Example: A cat is chasing a mouse.

+ Tokens: Tokens are often words, but they can also include punctuation, numbers, and other characters depending on the analysis. Simply put, tokens are the total number of words in a given text.

  + 6 tokens in the given example

+ Types: A type is the unique form of a token, disregarding its frequency of occurrence.

  + 5 types in the given example.

[text samples from Aesop fables](https://aesopsfables.org/)

In [None]:
text = "An ant went to a Mistic-fountain."
len(text)
#len은 space도 포함함.

33

> **text.split()** # split string by space
text란 text로 저장한 변수를 말함.

In [16]:
step1 = text.split()
#괄호에 띄어쓰기를 입력하면 단어 단위로 split 해준다.
print(step1)
len(step1)

NameError: name 'text' is not defined

In [None]:
step2 = text.split(".") # delimiter here is '.'
#문장으로 나누고 싶을 때는 "마침표"로 구분, 그러면 문장 단위로 나누어짐.
print(step2)

['An ant went to a Mistic-fountain', '']


In [17]:
text=input()
print("Number of strings: ",len(text))
words = text.split()
print("Number of words: ",len(words))
sents=text.split(".")
print("Number of sentences: ",len(sents))



"An ant went to a Mistic-fountain."
Number of strings:  35
Number of words:  6
Number of sentences:  2


Using a longer text

In [18]:
# This includes all characters: letters, numbers, spaces, punctuation marks, and special characters.

text = """
An ant went to a fountain to quench his thirst and, tumbling in, was almost drowned. But a dove that happened to be sitting on a neighboring tree saw the ant's danger and, plucking off a leaf, let it drop into the water before him. The ant mounting upon it, was presently wafted safely ashore.
Just at that time, a fowler was spreading his net and was in the act of ensnaring the dove, when the ant, perceiving his object, bit his heel.

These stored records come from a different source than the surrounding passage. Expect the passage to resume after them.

--- src/rtl/tcce_pkg.sv ---
// Shared types and constants for the text canvas cursor engine.
// Holds the item structs, command classes and register indexes; no dependencies.
package tcce_pkg;

  typedef struct packed {
    logic [3:0] mode;
    logic [7:0] char_code;
    logic [7:0] move_count;
    logic [7:0] target_col;
    logic [7:0] target_row;
    logic [2:0] fore_color;
    logic [2:0] back_color;
    logic       bold_on;
    logic       blink_on;
    logic       reverse_on;
    logic       hidden_on;
    logic       wrap_on;
  } in_t;

  typedef struct packed {
    logic [6:0] report_col;
    logic [7:0] report_row;
    logic [7:0] cur_line;
    logic [8:0] used_lines;
    logic [7:0] cell_char;
    logic [7:0] cell_attr;
    logic       line_overflow;
  } out_t;

  // Command classes produced by the front end.
  typedef enum logic [4:0] {
    OP_NOP, OP_BS, OP_TAB, OP_LF, OP_CR, OP_GLYPH,
    OP_UP, OP_DOWN, OP_LEFT, OP_RIGHT, OP_GOTO, OP_ATTR,
    OP_CLR_EOL, OP_CLR_BOL, OP_CLR_LINE, OP_CLR_EOS, OP_CLR_BOS, OP_CLR_SCR,
    OP_READ
  } op_t;

  typedef struct packed {
    op_t op;
    in_t item;
  } cmd_t;

  typedef struct packed {
    logic [7:0] line_width;
    logic [7:0] screen_height;
    logic [7:0] tab_width;
  } cfg_t;

  typedef struct packed {
    logic       en;
    logic [1:0] idx;
    logic [7:0] val;
  } cfg_wr_t;

  localparam logic [1:0] REG_LINE_WIDTH    = 2'd0;
  localparam logic [1:0] REG_SCREEN_HEIGHT = 2'd1;
  localparam logic [1:0] REG_TAB_WIDTH     = 2'd2;

  localparam logic [3:0] MODE_PUT      = 4'd0;
  localparam logic [3:0] MODE_UP       = 4'd1;
  localparam logic [3:0] MODE_DOWN     = 4'd2;
  localparam logic [3:0] MODE_LEFT     = 4'd3;
  localparam logic [3:0] MODE_RIGHT    = 4'd4;
  localparam logic [3:0] MODE_GOTO     = 4'd5;
  localparam logic [3:0] MODE_ATTR     = 4'd6;
  localparam logic [3:0] MODE_CLR_EOL  = 4'd7;
  localparam logic [3:0] MODE_CLR_BOL  = 4'd8;
  localparam logic [3:0] MODE_CLR_LINE = 4'd9;
  localparam logic [3:0] MODE_CLR_EOS  = 4'd10;
  localparam logic [3:0] MODE_CLR_BOS  = 4'd11;
  localparam logic [3:0] MODE_CLR_SCR  = 4'd12;
  localparam logic [3:0] MODE_READ     = 4'd13;

  localparam logic [7:0] CH_NUL = 8'h00;
  localparam logic [7:0] CH_BEL = 8'h07;
  localparam logic [7:0] CH_BS  = 8'h08;
  localparam logic [7:0] CH_TAB = 8'h09;
  localparam logic [7:0] CH_LF  = 8'h0a;
  localparam logic [7:0] CH_CR  = 8'h0d;
  localparam logic [7:0] CH_ESC = 8'h1b;
  localparam logic [7:0] CH_SPACE = 8'h20;

  localparam logic [15:0] BLANK_CELL = 16'h0720;

endpackage
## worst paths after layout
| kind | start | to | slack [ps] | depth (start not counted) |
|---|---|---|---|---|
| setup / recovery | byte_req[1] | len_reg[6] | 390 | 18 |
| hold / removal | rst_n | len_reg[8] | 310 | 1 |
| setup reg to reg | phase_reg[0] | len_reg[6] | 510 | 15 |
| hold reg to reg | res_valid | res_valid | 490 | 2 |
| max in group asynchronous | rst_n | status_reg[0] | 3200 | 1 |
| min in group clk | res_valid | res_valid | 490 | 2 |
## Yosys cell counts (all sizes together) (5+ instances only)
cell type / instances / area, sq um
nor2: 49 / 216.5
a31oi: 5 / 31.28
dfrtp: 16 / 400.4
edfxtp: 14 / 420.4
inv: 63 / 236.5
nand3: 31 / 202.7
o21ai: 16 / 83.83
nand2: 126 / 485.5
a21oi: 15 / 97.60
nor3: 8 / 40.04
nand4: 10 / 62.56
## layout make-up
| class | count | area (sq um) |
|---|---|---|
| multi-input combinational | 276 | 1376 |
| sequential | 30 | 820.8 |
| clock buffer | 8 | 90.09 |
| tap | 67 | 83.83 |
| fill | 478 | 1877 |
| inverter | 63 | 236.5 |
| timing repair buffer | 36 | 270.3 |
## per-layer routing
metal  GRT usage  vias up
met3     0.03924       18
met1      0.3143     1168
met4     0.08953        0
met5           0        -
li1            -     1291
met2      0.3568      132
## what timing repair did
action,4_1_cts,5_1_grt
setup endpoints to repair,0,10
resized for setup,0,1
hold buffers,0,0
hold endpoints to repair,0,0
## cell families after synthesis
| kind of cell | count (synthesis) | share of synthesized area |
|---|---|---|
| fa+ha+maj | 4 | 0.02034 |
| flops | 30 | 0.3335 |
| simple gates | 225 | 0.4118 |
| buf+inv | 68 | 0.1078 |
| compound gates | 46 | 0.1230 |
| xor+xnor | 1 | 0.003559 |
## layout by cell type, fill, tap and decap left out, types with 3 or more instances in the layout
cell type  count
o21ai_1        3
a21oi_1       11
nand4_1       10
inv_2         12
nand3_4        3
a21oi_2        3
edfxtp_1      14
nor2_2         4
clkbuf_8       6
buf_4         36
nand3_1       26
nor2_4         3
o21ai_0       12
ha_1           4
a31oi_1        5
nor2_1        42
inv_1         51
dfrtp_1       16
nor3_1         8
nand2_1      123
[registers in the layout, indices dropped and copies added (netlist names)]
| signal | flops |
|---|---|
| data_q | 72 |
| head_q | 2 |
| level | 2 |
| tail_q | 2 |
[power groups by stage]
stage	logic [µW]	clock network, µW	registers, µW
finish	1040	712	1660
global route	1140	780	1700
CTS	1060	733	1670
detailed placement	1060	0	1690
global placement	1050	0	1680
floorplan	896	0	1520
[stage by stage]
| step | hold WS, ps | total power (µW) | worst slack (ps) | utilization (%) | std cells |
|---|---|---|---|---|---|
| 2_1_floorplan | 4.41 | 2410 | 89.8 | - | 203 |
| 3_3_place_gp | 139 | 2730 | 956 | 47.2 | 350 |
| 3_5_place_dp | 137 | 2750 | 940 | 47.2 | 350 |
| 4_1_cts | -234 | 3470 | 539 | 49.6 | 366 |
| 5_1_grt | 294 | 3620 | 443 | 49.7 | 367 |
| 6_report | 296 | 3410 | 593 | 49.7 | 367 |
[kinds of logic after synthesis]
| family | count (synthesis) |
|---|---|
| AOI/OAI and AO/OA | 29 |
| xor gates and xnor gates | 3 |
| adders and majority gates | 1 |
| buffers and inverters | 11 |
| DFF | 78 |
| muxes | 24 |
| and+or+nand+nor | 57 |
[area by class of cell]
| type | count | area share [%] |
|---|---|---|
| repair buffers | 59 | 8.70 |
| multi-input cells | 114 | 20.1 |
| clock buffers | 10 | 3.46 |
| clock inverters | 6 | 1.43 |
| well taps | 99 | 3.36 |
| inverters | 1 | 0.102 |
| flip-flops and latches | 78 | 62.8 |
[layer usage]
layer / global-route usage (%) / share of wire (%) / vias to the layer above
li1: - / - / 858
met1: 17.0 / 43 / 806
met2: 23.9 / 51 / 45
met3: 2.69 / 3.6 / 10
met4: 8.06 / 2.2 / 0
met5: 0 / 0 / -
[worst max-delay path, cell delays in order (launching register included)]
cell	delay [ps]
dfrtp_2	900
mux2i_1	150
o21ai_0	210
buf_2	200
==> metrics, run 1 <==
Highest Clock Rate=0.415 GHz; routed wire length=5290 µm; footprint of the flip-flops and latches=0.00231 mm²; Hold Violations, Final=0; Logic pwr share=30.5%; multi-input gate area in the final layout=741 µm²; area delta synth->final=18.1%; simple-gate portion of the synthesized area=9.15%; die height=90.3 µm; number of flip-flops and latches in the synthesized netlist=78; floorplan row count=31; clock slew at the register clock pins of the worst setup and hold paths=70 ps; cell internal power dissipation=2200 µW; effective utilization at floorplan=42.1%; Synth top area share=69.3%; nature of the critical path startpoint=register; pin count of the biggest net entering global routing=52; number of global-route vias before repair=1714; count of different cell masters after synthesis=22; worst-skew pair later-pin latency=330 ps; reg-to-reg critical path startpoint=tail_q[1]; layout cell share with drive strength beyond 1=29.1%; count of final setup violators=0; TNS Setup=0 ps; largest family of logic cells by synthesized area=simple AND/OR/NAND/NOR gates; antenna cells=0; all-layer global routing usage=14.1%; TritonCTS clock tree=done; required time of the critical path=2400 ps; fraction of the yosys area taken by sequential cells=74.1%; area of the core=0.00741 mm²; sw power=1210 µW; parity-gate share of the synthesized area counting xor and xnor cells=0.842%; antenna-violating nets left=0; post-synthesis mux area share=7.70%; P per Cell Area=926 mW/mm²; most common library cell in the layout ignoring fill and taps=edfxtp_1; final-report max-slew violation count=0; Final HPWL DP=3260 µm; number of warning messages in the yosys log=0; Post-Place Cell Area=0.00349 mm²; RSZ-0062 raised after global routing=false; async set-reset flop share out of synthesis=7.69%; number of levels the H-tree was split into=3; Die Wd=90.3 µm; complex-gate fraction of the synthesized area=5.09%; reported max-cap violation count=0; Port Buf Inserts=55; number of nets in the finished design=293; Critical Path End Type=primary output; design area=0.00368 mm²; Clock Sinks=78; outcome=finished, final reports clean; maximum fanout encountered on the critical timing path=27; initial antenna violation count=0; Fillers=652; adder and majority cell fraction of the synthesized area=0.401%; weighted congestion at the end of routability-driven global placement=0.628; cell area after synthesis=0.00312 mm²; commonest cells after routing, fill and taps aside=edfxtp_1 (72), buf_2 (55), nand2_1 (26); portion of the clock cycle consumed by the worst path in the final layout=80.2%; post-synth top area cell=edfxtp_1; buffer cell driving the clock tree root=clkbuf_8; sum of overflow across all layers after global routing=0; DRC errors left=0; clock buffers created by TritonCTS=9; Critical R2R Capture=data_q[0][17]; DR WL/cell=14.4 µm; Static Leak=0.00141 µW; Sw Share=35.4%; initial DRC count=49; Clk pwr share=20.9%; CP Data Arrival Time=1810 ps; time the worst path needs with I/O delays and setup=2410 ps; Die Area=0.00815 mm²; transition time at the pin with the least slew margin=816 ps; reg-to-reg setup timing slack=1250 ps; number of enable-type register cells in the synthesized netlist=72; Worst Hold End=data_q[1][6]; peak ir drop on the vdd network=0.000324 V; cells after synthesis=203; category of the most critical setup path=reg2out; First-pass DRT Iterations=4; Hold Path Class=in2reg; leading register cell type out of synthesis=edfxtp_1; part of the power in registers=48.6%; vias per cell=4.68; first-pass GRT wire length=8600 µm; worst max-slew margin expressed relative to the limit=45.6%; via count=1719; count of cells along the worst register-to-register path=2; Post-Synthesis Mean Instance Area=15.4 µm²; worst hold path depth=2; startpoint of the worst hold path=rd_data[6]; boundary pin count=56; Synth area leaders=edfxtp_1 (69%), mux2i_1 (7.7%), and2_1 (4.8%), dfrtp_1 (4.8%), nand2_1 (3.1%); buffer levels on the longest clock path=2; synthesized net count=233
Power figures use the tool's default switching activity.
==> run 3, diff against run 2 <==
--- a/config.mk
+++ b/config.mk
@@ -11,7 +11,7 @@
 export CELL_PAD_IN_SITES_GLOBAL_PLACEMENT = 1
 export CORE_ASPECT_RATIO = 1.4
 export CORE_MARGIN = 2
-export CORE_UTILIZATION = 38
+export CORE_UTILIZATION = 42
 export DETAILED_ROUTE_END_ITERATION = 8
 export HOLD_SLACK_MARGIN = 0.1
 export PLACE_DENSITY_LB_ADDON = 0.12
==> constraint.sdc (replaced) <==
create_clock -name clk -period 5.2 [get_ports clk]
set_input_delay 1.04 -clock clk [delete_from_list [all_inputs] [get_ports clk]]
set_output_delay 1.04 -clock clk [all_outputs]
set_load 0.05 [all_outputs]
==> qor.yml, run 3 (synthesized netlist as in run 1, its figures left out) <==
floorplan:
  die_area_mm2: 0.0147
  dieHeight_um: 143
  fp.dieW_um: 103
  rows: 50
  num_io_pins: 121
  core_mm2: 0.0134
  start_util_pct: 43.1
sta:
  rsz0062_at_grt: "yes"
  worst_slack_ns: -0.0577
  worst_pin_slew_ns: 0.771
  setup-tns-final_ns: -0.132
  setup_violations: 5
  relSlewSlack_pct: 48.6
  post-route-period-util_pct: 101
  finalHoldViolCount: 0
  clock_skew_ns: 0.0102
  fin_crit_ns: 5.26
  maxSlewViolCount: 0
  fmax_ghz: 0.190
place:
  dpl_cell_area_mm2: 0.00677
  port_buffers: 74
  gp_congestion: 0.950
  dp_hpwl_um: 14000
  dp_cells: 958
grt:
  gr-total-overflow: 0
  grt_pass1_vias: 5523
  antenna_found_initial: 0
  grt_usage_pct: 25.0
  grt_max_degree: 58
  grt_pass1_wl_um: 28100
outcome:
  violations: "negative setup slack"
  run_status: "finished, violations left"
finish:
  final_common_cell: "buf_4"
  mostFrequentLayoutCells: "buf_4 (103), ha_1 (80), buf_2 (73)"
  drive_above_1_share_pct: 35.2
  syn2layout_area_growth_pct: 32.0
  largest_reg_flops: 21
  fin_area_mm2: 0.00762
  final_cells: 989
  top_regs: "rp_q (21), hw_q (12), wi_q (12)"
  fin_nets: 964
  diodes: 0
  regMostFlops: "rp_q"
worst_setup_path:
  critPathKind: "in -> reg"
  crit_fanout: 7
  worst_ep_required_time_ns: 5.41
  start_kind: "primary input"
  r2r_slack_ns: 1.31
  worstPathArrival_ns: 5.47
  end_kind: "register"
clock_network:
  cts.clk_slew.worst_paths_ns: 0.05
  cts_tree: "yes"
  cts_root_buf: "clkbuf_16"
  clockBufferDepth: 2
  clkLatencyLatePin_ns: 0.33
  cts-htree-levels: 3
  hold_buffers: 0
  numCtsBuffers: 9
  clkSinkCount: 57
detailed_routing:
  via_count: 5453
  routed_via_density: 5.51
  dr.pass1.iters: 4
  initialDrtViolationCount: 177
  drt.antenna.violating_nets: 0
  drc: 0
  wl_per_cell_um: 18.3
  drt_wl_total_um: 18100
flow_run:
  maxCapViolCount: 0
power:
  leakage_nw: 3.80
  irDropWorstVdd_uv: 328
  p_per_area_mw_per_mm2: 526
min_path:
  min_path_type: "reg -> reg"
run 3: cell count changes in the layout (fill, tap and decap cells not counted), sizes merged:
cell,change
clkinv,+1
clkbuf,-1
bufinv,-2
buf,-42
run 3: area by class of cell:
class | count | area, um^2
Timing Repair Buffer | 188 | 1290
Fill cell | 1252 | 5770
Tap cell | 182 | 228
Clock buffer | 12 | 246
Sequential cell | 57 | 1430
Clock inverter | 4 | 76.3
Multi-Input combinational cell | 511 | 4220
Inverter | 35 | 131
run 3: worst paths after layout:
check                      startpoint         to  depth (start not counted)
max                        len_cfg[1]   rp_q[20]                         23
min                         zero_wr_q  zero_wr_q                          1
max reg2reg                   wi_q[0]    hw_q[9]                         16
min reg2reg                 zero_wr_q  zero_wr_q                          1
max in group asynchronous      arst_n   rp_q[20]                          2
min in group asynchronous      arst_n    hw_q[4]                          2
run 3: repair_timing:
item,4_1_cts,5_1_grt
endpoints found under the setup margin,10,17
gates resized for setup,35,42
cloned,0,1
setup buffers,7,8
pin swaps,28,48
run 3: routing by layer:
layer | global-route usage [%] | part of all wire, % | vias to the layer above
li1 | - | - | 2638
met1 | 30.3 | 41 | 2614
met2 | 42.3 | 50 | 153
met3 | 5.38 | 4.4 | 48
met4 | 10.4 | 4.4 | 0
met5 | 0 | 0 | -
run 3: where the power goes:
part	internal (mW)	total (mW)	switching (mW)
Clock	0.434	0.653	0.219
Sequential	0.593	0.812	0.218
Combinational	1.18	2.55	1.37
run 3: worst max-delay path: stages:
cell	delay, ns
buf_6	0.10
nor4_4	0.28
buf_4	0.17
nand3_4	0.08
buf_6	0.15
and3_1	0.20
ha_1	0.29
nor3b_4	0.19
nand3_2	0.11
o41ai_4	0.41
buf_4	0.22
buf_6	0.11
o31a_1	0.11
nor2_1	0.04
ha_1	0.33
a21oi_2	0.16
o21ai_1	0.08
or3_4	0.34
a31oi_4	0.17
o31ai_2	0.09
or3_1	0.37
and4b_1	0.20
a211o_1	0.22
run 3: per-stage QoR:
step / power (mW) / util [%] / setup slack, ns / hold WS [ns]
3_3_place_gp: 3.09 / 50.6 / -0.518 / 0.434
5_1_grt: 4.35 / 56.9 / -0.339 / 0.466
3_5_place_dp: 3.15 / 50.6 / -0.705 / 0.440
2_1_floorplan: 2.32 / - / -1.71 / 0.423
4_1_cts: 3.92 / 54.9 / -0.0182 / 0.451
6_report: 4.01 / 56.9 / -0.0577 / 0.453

The start this gave the man made him drop his net and the dove, aroused to a sense of her danger, flew safely away.
"""
#''' '''도 괜찮다. """는 줄이 바뀌어도 상관없다.
print("Number of strings: ", len(text))

Number of strings:  554


In [None]:
tokens = text.split()
len(tokens)
#space단위로 나눈 것 = 단어

107

In [None]:
types = set(tokens)
#set()=count unique strings.
len(types)


76

In [20]:
a1="banana, apple, apple, banana, grapes"
words=a1.split(", ")
set(words)

{'apple', 'banana', 'grapes'}

Define a function

In [21]:
def count_types_and_tokens(text):
    tokens = text.split()
    types = set(tokens)
    return len(types), len(tokens)
#함수를 정의할 때 쓰는 것, 줄을 맞추어야 함.: 붙이기

In [22]:
count_types_and_tokens(text)

(76, 107)

In [28]:
#@markdown Hiding code
# Example text

num_types, num_tokens = count_types_and_tokens(text)
print("Number of types:", num_types)
print("Number of tokens:", num_tokens)
#TTR 만드는 방법 Type-Token Ratio

Number of types: 76
Number of tokens: 107


# Lemmatization

+ lemma: a dictionary form or base form of a set of words.
+ example: 'run, runs, running, ran' => 'run'

We will use {nltk} modules

In [29]:
!pip install nltk



In [30]:
#임포트는 택배 열기 워드넷레마타이저는 도구
import nltk
from nltk.stem import WordNetLemmatizer
from nltk.corpus import wordnet

# Download the WordNet resource (if not already downloaded)
nltk.download('wordnet')
nltk.download('averaged_perceptron_tagger')
nltk.download('punkt')

[nltk_data] Downloading package wordnet to /root/nltk_data...
[nltk_data] Downloading package averaged_perceptron_tagger to
[nltk_data]     /root/nltk_data...
[nltk_data]   Unzipping taggers/averaged_perceptron_tagger.zip.
[nltk_data] Downloading package punkt to /root/nltk_data...
[nltk_data]   Unzipping tokenizers/punkt.zip.


True


The function below, get_wordnet_pos, is designed to map the part-of-speech (POS) tags provided by NLTK's pos_tag function to the format that is recognized by the WordNet Lemmatizer, which is part of the NLTK library. This mapping is essential for accurate lemmatization, as it allows the lemmatizer to understand the grammatical category of each word.

In [31]:
# Define get_wordnet_pos(word)
# pos means part of speech

def get_wordnet_pos(word):
    """Map POS tag to first character lemmatize() accepts"""
    tag = nltk.pos_tag([word])[0][1][0].upper()
    tag_dict = {"J": wordnet.ADJ,
                "N": wordnet.NOUN,
                "V": wordnet.VERB,
                "R": wordnet.ADV}

    return tag_dict.get(tag, wordnet.NOUN)

In [33]:
sentence = "The cats are running faster than the dogs"

In [None]:
# Initialize the WordNet lemmatizer
lemmatizer = WordNetLemmatizer()

# Tokenize the sentence
tokens = nltk.word_tokenize(sentence)

# Lemmatization using POS tags
lemmatized_output = [lemmatizer.lemmatize(word, get_wordnet_pos(word)) for word in tokens]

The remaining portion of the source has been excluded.